● Supplied records:
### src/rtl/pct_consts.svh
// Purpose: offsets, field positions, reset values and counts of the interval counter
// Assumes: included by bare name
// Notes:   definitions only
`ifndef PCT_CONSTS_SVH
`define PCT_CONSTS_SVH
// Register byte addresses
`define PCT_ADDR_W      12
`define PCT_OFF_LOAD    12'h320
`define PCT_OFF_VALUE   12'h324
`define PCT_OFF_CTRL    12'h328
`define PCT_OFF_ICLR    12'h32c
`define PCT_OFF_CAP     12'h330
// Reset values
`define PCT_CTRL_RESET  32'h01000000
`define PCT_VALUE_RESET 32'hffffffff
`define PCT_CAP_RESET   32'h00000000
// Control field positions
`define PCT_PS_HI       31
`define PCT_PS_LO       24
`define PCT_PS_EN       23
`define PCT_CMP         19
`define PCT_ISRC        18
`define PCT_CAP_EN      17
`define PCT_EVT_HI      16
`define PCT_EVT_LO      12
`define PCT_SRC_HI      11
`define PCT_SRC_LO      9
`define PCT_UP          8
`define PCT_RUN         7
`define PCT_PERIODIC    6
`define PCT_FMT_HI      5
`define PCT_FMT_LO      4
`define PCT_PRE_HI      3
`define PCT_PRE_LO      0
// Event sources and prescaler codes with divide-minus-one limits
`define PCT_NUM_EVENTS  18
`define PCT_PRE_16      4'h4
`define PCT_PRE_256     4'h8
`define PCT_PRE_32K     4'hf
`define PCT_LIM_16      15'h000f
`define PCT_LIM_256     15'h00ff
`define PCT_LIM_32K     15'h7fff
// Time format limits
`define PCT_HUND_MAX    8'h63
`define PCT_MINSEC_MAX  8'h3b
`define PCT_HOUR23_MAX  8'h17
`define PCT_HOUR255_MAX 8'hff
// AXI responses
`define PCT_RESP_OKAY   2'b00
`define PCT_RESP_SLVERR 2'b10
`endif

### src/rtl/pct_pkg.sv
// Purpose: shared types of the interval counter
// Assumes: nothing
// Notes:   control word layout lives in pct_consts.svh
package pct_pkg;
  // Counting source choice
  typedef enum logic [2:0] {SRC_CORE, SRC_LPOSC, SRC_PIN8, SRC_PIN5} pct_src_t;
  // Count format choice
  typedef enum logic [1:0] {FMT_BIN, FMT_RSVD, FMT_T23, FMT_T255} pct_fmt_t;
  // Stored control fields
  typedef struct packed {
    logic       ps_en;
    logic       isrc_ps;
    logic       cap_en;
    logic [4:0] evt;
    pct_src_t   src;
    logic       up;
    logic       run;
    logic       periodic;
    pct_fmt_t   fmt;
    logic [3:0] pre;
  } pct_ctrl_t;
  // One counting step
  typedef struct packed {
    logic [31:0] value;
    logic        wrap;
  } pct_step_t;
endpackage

* * *

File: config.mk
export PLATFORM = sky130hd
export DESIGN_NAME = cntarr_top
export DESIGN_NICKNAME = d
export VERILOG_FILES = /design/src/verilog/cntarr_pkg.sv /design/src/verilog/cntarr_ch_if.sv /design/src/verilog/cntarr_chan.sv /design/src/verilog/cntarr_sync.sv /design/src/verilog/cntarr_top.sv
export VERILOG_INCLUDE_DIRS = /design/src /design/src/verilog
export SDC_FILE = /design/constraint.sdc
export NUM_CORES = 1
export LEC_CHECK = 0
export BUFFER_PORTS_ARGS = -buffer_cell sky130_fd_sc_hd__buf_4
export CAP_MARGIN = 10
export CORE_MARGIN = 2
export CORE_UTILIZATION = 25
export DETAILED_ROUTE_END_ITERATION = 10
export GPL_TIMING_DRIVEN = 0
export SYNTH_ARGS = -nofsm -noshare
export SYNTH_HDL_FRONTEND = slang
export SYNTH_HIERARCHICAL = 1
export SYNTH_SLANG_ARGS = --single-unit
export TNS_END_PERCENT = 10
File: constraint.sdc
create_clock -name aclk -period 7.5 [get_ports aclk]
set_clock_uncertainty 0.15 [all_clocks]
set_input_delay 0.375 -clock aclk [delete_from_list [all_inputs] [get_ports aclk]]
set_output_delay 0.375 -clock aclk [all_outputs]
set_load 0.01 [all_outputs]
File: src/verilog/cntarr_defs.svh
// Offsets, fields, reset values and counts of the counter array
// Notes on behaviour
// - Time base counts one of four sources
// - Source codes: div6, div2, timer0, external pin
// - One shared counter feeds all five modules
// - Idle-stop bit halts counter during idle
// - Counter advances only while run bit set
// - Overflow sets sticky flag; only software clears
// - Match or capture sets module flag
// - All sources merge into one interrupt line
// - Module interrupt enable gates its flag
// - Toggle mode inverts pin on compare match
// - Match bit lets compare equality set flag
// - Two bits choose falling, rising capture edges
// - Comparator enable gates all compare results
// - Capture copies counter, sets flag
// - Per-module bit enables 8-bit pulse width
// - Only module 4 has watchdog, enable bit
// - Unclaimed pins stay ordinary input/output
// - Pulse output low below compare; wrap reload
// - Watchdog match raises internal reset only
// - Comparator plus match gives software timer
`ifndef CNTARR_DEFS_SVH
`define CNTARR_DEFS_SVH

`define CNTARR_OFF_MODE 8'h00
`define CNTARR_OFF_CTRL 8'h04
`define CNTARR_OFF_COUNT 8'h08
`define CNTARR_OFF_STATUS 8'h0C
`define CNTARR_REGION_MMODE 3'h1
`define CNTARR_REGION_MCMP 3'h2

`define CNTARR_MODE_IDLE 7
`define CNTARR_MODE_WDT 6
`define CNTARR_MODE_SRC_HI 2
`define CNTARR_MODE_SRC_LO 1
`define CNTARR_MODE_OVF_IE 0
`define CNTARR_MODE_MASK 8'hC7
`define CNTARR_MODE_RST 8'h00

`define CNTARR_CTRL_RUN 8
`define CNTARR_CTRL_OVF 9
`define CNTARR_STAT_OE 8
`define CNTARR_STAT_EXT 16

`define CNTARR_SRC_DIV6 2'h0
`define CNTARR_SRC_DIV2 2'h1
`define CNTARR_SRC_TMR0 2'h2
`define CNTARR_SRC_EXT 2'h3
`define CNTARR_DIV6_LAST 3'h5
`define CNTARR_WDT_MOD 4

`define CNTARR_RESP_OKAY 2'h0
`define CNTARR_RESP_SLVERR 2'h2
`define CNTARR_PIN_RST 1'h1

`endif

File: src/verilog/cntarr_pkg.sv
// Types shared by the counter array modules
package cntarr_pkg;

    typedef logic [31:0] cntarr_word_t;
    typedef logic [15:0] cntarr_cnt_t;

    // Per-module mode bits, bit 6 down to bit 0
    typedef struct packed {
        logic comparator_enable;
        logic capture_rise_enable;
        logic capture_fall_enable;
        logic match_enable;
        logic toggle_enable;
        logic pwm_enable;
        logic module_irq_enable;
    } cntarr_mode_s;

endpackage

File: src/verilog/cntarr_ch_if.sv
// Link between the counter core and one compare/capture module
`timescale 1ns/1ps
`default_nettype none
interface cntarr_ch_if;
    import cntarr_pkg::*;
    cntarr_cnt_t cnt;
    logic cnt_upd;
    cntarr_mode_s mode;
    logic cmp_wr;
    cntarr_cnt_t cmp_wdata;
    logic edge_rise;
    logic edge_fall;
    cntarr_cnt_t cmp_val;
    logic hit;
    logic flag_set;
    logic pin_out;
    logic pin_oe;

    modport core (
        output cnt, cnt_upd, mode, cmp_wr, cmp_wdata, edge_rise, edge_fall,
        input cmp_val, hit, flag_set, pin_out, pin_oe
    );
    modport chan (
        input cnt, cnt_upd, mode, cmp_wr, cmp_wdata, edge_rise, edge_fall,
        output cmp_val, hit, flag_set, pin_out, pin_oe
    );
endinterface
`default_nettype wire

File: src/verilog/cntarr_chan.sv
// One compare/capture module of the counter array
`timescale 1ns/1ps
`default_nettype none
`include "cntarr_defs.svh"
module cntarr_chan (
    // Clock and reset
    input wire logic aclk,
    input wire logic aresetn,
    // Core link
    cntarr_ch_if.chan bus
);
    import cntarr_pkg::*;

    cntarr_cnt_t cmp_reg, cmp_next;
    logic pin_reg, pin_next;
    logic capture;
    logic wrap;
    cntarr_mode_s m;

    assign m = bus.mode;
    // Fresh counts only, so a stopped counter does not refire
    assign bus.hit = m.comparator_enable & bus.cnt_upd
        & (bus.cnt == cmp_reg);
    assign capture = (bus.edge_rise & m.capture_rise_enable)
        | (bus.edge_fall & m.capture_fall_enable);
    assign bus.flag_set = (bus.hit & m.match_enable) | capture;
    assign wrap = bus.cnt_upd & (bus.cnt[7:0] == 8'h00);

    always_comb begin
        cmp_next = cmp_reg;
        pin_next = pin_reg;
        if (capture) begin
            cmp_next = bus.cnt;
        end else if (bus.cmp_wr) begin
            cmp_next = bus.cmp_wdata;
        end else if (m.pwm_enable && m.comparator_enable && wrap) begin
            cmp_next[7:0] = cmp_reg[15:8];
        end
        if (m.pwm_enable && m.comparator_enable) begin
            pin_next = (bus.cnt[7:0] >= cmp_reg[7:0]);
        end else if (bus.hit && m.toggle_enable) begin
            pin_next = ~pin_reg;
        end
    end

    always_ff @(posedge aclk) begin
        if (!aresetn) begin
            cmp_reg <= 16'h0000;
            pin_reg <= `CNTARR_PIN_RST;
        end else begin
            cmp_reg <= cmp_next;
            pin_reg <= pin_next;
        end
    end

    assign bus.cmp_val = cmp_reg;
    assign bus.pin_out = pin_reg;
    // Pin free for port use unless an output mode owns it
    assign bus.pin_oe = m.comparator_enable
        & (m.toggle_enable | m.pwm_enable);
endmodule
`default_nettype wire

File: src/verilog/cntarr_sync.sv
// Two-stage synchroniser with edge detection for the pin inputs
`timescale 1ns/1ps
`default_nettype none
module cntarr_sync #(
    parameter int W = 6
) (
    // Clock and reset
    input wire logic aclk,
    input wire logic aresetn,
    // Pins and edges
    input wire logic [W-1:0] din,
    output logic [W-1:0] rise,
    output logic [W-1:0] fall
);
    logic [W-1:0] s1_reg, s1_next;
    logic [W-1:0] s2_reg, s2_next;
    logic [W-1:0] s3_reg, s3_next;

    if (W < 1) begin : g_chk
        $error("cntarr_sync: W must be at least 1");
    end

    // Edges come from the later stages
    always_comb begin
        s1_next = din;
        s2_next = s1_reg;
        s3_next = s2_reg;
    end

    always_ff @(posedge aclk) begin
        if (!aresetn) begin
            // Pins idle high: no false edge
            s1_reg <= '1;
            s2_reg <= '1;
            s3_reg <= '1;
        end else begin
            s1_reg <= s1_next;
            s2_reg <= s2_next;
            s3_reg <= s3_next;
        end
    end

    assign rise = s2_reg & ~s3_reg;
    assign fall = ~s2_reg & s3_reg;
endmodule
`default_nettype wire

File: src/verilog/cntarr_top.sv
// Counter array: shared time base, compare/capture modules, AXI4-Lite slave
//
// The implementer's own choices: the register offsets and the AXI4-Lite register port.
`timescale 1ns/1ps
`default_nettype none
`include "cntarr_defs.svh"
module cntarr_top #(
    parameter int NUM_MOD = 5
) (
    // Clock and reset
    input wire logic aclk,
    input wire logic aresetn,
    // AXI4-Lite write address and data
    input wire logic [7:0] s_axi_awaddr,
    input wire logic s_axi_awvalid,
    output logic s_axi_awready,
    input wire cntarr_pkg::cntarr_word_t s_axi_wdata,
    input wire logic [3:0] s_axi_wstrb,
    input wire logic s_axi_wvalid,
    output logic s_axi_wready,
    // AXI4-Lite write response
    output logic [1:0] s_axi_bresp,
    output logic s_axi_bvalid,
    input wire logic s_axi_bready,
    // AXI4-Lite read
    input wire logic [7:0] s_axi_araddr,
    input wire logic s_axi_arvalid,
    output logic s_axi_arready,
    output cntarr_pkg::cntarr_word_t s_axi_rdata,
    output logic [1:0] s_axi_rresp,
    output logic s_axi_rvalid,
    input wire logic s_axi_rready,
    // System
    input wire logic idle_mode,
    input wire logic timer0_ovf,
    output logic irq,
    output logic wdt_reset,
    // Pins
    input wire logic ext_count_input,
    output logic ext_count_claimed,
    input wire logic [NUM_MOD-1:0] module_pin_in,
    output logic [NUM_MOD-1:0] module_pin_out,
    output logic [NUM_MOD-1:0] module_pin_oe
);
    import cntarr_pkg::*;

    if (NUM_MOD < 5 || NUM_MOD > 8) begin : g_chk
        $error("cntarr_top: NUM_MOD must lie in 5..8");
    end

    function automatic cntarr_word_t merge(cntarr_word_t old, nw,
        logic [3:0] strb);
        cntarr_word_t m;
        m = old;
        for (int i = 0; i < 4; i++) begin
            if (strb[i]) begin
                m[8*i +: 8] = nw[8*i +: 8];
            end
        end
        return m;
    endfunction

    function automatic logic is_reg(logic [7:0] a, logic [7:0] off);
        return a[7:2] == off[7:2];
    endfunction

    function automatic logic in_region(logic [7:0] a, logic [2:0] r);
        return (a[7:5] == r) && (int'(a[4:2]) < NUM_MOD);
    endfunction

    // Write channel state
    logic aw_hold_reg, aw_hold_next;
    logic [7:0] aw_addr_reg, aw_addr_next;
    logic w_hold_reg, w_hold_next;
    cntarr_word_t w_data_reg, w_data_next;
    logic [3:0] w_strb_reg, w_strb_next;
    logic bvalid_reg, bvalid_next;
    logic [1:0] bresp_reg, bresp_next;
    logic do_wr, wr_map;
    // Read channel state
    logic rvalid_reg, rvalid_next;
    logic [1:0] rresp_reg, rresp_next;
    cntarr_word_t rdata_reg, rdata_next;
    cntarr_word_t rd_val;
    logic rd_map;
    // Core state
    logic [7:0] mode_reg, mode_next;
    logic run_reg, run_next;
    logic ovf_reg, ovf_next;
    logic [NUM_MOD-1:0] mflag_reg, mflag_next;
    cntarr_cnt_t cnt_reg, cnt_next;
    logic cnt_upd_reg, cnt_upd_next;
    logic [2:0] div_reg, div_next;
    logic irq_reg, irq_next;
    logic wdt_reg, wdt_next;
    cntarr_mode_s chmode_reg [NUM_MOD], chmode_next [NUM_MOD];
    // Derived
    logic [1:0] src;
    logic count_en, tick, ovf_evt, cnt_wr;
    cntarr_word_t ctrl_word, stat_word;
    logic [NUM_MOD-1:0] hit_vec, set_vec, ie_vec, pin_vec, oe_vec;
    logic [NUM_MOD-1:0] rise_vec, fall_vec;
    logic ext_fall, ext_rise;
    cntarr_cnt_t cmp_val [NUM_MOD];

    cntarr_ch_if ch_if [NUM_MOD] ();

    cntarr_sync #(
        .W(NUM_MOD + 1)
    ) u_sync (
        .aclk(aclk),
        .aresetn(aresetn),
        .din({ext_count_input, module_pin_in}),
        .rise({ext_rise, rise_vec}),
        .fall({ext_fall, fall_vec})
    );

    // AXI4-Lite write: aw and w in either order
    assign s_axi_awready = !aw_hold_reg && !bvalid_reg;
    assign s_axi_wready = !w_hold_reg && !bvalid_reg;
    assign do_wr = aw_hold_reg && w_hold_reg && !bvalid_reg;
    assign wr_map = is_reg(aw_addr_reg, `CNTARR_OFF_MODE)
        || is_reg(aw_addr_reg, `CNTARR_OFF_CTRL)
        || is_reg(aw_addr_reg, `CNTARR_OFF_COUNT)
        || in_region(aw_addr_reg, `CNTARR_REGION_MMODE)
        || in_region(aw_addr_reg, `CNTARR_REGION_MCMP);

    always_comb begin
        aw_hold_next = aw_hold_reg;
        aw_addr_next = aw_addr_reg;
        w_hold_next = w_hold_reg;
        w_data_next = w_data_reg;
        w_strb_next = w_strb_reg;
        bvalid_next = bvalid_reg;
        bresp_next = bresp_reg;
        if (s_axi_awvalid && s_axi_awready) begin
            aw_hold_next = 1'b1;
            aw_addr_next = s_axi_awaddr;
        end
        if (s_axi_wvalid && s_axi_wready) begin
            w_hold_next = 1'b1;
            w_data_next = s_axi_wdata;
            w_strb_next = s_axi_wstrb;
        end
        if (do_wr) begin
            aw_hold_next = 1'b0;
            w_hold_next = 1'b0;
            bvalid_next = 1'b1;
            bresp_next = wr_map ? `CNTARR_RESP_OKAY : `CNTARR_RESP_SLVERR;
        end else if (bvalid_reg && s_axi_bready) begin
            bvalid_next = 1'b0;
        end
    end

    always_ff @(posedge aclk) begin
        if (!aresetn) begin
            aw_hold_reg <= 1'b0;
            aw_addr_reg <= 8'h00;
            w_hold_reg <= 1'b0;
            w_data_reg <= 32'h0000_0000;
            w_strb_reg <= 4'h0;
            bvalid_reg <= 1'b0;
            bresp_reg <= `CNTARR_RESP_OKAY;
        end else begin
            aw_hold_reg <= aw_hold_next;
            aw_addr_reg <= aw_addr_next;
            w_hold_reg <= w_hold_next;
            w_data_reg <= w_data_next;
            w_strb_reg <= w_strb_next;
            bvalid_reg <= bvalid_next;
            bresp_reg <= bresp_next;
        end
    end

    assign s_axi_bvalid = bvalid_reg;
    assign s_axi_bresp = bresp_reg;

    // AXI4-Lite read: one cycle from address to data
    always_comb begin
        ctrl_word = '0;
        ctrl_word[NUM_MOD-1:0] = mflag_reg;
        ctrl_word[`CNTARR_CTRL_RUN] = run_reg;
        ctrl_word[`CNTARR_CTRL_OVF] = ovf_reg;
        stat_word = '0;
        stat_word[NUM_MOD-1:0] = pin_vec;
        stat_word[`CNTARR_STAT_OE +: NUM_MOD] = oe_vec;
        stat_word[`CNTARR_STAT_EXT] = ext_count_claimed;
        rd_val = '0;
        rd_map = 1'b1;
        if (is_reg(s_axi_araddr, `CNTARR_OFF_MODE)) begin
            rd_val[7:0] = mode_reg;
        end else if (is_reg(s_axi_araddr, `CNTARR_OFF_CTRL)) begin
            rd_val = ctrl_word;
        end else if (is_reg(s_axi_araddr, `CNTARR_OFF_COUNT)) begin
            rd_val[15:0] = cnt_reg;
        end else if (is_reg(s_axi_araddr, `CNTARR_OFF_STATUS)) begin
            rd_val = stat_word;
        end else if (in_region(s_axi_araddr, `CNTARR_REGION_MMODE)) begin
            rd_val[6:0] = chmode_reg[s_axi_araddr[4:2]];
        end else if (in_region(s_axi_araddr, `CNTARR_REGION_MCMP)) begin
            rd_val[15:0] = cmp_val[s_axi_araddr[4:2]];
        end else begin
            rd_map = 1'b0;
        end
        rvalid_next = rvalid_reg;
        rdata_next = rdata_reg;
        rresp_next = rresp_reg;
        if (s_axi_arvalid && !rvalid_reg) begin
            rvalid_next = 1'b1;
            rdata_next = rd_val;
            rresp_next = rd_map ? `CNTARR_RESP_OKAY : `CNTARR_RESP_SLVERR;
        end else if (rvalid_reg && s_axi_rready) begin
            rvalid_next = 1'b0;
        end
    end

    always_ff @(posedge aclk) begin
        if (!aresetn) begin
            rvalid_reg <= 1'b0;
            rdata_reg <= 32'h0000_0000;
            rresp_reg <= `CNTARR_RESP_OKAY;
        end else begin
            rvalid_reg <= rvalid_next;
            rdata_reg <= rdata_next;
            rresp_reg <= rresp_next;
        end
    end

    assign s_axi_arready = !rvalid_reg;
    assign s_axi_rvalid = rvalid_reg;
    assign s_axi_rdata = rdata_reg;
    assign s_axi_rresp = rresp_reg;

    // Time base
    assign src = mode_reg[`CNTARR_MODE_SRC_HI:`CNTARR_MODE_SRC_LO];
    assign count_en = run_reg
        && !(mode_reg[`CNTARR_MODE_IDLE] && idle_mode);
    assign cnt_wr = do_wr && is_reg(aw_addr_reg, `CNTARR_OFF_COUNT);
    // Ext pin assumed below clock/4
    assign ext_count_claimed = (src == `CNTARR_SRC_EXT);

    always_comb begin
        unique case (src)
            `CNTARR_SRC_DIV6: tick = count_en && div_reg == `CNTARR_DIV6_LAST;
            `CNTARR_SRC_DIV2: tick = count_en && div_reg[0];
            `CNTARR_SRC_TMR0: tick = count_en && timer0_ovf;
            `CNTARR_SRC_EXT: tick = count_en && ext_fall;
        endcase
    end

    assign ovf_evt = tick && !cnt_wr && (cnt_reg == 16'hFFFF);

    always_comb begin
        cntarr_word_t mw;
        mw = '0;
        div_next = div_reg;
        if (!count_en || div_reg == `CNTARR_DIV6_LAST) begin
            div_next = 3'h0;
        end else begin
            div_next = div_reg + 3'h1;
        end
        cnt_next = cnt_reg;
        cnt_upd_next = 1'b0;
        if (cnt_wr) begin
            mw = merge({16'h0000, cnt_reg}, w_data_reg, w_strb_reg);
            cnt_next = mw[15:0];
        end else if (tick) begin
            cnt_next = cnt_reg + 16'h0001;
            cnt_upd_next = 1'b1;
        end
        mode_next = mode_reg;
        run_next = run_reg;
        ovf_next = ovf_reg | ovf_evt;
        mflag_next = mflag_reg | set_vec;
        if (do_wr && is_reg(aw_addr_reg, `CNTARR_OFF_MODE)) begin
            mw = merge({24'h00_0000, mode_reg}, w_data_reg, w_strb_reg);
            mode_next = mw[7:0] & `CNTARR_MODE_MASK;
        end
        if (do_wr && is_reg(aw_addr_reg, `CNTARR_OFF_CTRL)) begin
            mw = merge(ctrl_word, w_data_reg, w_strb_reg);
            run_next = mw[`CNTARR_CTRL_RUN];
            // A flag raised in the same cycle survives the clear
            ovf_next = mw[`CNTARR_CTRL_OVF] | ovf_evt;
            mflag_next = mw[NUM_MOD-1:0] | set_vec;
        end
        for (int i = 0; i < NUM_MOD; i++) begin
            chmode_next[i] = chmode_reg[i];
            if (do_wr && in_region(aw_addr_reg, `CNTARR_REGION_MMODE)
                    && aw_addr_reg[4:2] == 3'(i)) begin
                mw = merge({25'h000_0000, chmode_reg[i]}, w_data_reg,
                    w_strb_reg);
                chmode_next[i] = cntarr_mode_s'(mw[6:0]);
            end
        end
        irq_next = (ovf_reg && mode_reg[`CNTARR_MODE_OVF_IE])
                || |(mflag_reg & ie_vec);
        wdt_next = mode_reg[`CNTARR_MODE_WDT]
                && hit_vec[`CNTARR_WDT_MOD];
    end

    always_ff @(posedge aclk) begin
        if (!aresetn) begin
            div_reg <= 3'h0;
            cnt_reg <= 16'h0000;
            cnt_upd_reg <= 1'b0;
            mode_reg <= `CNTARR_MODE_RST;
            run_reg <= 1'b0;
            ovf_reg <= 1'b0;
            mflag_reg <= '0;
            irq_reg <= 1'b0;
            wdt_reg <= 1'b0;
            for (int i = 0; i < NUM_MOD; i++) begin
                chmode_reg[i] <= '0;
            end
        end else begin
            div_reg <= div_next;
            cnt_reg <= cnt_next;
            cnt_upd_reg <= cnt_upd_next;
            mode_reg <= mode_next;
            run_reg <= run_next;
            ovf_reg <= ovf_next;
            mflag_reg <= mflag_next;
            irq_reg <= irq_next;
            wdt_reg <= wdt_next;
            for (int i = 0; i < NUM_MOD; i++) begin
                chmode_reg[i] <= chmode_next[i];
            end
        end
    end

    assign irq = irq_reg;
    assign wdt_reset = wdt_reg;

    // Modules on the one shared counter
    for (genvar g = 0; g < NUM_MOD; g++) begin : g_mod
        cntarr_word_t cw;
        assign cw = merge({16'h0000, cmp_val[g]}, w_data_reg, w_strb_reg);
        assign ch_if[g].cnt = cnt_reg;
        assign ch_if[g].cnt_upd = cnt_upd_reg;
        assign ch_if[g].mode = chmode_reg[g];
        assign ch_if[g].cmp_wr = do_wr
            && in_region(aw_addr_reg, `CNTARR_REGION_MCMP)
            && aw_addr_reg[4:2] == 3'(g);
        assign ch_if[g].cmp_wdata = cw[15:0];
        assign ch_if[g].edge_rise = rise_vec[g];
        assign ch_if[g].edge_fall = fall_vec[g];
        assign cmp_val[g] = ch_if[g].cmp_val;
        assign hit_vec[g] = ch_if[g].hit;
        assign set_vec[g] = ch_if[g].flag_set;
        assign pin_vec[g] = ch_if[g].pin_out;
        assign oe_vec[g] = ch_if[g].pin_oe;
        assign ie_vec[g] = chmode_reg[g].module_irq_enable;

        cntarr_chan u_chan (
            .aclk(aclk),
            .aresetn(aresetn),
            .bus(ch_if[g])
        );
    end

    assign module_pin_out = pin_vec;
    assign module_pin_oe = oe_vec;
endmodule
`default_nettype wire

● Assigned task: Scan the entries for lines holding the string "state", then copy every one of them.

● Your solution:
    // Write channel state
    // Read channel state
    // Core state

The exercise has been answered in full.